== TASK REQUIREMENTS ==
Below are entries. Reproduce exactly the lines between the line holding "[final_layout]" and the line holding "global placement: 0.509 / 1.42 / 196 / 14.0", inclusive, and only those.

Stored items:
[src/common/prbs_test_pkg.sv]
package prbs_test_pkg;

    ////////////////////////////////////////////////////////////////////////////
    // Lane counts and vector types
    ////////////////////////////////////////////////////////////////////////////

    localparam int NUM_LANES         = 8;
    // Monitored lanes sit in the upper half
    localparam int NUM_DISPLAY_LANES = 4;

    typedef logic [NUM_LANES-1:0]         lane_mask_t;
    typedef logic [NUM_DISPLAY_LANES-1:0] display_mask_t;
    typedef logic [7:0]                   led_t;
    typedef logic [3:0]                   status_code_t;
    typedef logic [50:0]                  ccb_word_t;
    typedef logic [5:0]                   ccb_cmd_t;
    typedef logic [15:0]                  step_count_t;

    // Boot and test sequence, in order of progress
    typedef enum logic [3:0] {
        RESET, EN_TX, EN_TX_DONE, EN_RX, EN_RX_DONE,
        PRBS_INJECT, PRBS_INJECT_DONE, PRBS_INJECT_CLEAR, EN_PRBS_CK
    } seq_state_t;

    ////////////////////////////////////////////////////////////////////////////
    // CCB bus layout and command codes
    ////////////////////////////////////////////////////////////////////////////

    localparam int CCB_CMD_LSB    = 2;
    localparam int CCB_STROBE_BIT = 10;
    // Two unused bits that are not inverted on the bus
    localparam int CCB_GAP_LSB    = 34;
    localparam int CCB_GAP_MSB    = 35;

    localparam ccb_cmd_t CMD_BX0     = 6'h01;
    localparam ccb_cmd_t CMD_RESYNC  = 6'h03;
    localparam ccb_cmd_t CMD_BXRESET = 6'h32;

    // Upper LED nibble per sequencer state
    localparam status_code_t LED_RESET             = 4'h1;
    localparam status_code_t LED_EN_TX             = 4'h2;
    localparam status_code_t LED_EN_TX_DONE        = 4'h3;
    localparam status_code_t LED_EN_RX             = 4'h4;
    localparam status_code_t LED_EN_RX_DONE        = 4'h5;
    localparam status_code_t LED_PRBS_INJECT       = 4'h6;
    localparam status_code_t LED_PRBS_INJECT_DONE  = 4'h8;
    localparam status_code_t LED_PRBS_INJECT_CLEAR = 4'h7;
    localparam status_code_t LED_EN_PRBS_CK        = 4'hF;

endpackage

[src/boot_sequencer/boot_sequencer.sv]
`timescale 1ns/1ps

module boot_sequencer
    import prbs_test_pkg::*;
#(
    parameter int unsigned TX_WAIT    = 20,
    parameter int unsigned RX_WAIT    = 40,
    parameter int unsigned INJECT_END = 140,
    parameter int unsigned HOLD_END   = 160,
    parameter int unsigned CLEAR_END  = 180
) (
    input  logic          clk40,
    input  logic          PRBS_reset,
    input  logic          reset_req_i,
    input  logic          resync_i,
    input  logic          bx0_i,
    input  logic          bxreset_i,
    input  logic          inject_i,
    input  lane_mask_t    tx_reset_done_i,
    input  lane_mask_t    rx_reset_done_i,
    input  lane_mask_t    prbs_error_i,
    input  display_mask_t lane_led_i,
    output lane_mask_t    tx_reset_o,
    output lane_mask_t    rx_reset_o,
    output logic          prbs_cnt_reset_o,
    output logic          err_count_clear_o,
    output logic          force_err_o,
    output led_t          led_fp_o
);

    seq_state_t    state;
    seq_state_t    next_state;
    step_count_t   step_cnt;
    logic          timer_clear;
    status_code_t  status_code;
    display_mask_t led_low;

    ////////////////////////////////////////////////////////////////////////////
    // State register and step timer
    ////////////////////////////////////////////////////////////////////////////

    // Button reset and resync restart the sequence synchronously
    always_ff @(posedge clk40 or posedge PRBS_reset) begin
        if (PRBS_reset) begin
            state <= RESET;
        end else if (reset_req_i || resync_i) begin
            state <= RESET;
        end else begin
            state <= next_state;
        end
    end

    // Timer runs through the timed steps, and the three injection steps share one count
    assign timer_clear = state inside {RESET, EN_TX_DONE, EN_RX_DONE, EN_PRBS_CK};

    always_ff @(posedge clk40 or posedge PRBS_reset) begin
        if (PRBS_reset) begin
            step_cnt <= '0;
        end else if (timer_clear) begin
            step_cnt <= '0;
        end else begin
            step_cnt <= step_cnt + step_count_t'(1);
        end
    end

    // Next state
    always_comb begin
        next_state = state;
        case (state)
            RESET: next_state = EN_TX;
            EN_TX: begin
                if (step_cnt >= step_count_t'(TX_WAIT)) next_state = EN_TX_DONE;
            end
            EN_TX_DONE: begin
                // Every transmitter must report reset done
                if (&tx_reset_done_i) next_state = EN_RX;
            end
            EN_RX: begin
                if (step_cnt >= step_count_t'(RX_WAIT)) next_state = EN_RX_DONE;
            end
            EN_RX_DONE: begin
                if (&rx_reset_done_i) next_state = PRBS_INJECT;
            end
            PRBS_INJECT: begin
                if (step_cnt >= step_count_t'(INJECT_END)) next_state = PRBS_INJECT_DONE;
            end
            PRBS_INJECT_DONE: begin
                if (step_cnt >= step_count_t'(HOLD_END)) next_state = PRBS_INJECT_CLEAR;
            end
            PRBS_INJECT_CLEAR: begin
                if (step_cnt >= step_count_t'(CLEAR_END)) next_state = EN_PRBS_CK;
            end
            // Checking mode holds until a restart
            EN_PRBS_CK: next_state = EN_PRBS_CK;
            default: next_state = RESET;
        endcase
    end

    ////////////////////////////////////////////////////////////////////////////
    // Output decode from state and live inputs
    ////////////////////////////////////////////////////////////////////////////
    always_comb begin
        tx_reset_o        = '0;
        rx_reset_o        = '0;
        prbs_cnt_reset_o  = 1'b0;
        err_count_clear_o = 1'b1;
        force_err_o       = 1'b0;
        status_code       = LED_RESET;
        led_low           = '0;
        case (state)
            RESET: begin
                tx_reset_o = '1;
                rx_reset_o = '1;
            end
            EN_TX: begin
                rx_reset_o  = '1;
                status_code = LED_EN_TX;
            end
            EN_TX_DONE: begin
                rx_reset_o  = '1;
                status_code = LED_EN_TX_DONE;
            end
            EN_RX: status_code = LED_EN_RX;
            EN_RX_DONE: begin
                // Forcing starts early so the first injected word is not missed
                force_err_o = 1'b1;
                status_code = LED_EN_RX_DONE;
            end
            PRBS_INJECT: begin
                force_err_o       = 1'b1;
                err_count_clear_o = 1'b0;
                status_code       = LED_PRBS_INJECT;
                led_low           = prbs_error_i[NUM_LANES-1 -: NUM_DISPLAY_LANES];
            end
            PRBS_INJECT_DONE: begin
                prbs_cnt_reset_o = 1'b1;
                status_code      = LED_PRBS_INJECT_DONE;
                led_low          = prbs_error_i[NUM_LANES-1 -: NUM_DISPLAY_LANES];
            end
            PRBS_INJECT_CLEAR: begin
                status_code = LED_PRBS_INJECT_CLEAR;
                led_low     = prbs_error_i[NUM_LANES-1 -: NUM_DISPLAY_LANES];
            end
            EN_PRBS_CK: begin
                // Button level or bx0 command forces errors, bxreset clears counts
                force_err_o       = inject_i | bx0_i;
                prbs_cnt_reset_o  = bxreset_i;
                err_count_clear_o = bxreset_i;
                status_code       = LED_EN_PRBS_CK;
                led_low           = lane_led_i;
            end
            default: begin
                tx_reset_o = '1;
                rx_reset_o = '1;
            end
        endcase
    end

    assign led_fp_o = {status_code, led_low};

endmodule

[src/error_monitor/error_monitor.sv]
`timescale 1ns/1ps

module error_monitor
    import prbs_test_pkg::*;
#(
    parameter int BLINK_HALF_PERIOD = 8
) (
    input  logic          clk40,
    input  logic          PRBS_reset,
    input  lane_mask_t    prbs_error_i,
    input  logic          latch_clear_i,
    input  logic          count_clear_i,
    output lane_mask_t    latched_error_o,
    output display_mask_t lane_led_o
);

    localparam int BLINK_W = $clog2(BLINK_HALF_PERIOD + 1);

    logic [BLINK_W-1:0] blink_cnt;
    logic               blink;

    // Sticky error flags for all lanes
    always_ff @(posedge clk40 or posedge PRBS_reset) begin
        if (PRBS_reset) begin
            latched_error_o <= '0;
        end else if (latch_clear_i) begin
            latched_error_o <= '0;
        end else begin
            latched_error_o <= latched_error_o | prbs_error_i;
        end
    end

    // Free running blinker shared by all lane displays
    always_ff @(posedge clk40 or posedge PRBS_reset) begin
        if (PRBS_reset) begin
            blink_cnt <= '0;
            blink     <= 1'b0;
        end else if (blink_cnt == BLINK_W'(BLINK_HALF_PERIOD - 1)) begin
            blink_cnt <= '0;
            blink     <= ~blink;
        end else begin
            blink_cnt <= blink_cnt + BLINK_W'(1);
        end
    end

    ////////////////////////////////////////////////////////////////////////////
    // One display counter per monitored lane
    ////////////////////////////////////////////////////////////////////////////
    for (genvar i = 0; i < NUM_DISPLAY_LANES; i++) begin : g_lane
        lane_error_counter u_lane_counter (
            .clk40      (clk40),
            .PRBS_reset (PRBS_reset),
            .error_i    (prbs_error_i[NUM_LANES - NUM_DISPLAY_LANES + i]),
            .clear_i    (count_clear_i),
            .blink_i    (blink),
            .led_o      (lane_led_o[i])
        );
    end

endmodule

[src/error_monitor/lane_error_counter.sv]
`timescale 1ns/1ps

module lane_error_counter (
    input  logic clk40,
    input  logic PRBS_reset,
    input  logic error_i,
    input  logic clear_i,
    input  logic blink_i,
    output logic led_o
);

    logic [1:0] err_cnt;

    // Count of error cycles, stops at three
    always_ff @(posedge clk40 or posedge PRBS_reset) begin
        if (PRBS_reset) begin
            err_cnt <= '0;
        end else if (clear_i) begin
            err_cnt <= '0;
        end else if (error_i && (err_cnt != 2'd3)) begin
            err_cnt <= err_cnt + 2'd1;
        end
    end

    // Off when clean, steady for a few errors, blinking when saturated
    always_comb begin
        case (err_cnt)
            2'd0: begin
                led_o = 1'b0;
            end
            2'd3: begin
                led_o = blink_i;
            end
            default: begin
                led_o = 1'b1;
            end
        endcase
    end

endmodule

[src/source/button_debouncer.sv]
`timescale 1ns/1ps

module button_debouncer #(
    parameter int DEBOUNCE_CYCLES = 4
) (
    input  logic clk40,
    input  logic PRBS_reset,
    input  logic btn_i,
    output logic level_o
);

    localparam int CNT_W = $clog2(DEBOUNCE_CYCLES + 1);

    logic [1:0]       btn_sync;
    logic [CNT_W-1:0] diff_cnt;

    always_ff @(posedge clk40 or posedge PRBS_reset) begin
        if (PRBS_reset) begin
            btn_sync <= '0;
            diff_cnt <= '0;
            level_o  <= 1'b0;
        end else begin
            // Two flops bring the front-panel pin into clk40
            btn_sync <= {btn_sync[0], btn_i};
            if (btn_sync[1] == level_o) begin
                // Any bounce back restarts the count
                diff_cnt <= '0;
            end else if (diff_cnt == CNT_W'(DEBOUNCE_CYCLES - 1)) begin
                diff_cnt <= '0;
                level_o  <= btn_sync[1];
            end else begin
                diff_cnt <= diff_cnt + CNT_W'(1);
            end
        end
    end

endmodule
--
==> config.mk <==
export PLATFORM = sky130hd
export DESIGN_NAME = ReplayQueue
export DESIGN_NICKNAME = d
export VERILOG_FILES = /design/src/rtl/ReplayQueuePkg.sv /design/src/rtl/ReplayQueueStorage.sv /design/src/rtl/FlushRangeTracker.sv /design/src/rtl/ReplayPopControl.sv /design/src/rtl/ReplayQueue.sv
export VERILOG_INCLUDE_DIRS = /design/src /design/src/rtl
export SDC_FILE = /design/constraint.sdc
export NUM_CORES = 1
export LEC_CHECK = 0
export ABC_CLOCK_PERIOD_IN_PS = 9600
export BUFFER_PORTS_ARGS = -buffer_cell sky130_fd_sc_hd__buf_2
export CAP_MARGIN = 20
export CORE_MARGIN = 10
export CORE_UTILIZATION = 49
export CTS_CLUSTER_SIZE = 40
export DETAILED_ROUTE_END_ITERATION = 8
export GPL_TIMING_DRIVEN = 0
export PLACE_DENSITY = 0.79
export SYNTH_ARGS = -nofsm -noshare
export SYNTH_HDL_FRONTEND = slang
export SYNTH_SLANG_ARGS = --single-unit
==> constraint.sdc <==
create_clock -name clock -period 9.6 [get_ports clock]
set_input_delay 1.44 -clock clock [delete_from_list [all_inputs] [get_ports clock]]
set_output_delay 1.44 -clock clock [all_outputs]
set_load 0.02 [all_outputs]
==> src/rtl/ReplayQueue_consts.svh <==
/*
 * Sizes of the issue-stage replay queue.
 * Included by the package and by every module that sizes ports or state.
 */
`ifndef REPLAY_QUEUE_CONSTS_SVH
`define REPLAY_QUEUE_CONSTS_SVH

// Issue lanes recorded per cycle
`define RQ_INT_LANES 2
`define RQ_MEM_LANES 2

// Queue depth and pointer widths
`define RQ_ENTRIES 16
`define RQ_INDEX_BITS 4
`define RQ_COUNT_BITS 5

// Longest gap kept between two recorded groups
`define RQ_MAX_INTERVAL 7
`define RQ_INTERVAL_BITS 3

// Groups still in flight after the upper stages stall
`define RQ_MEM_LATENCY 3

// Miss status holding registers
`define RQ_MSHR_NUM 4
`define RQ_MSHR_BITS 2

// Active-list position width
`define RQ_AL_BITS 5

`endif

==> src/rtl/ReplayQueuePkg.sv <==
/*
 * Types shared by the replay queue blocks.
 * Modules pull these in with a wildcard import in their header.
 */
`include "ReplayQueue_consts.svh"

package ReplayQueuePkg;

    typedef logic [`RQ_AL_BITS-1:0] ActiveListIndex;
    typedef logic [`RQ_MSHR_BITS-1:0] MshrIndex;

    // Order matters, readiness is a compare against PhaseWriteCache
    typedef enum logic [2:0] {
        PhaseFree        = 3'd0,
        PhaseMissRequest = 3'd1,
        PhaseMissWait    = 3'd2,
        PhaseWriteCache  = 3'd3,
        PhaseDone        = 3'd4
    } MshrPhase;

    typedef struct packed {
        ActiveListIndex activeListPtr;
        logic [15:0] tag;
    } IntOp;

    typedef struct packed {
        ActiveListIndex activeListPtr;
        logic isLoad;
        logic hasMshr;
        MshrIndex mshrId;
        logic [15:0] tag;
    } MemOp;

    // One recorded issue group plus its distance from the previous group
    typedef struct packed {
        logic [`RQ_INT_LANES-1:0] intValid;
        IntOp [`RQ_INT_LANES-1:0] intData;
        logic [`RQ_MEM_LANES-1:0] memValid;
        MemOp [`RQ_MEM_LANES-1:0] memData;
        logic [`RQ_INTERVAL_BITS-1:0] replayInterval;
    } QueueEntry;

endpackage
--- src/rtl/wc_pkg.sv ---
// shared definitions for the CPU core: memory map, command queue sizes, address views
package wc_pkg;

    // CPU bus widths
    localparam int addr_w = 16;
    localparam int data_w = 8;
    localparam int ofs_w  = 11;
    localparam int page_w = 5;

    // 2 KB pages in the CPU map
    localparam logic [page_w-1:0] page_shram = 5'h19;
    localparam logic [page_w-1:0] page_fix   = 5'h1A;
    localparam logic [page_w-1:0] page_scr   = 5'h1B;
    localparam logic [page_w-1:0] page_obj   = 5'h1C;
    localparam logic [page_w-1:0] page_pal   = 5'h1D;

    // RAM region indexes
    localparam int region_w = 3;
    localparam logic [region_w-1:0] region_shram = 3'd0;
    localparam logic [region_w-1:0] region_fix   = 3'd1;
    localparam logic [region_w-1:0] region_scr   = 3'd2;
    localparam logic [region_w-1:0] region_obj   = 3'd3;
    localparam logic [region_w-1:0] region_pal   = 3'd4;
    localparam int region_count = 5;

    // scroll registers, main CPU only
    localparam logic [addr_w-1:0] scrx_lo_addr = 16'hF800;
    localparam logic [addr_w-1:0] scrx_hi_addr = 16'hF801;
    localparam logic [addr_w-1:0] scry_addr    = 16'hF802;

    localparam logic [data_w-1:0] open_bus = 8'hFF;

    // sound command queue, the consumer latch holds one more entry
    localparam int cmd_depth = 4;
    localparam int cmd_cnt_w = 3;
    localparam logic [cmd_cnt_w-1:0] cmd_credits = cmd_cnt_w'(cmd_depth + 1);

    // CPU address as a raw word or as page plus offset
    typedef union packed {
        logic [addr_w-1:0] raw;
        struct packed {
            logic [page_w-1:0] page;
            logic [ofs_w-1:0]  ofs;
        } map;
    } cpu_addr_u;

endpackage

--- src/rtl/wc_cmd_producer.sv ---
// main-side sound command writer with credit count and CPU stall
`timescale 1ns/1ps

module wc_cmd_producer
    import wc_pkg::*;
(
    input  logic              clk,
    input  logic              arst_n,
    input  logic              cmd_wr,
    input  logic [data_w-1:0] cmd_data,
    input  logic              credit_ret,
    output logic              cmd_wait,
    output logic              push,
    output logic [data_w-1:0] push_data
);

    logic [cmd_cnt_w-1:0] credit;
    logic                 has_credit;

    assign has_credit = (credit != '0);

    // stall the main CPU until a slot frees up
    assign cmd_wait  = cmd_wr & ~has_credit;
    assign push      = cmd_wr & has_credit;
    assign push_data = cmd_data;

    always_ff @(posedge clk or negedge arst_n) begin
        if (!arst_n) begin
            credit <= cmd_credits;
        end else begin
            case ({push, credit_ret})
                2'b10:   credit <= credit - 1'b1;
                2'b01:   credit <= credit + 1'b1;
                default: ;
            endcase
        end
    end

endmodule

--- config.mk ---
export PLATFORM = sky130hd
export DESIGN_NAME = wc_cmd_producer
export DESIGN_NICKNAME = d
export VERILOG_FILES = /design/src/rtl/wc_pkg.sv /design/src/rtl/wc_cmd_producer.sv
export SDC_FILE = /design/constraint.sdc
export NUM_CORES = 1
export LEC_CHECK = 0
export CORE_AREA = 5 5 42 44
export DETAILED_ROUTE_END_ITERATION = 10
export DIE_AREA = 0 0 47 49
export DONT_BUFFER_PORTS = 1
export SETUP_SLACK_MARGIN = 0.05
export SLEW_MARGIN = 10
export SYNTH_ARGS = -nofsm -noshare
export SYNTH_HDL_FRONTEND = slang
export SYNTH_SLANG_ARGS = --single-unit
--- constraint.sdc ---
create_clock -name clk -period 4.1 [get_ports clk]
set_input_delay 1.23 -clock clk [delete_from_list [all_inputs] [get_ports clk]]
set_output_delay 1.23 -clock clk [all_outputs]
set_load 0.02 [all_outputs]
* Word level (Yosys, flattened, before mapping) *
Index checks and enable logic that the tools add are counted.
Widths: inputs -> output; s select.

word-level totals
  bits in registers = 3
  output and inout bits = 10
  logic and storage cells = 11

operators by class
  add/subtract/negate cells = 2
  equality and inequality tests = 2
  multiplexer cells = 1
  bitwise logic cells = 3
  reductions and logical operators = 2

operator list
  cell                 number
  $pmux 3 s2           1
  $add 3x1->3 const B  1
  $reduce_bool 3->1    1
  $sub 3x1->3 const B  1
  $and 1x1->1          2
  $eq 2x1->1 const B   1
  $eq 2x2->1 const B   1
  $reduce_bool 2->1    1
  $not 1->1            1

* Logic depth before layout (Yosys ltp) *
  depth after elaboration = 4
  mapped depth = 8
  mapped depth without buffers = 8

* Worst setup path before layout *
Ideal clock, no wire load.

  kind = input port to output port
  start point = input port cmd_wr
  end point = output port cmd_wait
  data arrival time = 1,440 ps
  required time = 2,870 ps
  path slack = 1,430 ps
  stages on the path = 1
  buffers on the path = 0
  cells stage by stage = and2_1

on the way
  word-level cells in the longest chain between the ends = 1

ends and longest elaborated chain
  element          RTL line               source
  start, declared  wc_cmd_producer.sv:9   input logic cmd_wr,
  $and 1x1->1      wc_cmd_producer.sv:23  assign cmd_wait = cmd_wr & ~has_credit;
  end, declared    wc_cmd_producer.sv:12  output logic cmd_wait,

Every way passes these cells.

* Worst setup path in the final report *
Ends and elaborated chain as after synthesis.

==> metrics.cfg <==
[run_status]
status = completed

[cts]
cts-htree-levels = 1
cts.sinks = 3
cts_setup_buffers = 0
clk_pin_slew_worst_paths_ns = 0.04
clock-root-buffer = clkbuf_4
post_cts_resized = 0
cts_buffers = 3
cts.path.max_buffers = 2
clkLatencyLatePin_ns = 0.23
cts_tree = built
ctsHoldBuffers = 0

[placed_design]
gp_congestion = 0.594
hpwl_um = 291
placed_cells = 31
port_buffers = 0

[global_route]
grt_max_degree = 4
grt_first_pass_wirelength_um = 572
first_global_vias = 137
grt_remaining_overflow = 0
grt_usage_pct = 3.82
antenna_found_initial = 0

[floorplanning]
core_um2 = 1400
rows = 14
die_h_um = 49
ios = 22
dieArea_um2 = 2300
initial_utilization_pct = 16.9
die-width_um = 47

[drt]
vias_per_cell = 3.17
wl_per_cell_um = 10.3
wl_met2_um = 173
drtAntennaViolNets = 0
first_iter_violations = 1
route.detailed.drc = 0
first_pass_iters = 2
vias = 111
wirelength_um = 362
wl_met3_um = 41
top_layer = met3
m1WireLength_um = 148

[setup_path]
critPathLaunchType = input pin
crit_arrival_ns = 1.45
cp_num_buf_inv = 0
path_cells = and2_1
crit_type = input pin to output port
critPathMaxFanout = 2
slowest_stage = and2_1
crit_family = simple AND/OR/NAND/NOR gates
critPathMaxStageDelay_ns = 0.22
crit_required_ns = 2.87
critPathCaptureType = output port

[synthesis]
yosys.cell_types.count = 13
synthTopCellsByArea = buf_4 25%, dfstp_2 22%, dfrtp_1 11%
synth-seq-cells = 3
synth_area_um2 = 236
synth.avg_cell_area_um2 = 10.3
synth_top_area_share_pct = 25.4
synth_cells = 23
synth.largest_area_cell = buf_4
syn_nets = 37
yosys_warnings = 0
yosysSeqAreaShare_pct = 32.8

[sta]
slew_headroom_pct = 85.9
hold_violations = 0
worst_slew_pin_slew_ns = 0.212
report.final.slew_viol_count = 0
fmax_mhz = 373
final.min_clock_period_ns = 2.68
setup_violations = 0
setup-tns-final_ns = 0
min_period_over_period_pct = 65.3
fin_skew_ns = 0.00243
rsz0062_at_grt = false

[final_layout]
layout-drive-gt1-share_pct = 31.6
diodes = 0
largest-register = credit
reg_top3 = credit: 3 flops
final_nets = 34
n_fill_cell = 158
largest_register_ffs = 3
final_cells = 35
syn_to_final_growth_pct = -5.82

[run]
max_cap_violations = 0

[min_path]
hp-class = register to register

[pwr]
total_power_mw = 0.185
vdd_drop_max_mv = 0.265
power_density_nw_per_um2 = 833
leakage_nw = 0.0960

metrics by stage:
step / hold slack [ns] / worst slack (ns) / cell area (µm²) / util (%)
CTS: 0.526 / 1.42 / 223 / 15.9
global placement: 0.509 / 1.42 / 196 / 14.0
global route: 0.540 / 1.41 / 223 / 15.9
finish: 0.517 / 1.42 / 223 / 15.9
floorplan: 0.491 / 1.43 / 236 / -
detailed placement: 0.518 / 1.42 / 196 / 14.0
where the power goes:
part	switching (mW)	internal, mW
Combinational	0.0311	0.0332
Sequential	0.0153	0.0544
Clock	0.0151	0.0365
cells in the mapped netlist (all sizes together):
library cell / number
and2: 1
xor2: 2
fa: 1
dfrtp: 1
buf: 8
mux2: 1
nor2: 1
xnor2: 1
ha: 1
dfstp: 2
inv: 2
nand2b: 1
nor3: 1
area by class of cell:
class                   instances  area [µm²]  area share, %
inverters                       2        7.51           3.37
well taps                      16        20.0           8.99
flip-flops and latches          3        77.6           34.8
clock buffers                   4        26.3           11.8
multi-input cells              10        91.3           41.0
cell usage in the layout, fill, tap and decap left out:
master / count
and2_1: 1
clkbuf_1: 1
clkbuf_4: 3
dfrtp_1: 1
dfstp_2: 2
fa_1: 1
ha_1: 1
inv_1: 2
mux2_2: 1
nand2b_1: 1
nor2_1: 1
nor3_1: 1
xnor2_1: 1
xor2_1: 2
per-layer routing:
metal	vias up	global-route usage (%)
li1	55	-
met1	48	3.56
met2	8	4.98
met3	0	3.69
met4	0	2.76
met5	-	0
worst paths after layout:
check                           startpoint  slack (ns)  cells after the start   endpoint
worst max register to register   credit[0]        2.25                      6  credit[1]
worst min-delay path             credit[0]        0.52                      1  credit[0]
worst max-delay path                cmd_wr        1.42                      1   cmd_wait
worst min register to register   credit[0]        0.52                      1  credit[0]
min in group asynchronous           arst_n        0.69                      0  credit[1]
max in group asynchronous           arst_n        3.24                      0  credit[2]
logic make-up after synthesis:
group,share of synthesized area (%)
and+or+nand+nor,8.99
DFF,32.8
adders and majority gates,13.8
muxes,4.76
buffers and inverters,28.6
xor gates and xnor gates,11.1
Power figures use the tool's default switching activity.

== RESPONSE AREA ==
[final_layout]
layout-drive-gt1-share_pct = 31.6
diodes = 0
largest-register = credit
reg_top3 = credit: 3 flops
final_nets = 34
n_fill_cell = 158
largest_register_ffs = 3
final_cells = 35
syn_to_final_growth_pct = -5.82

[run]
max_cap_violations = 0

[min_path]
hp-class = register to register

[pwr]
total_power_mw = 0.185
vdd_drop_max_mv = 0.265
power_density_nw_per_um2 = 833
leakage_nw = 0.0960

metrics by stage:
step / hold slack [ns] / worst slack (ns) / cell area (µm²) / util (%)
CTS: 0.526 / 1.42 / 223 / 15.9
global placement: 0.509 / 1.42 / 196 / 14.0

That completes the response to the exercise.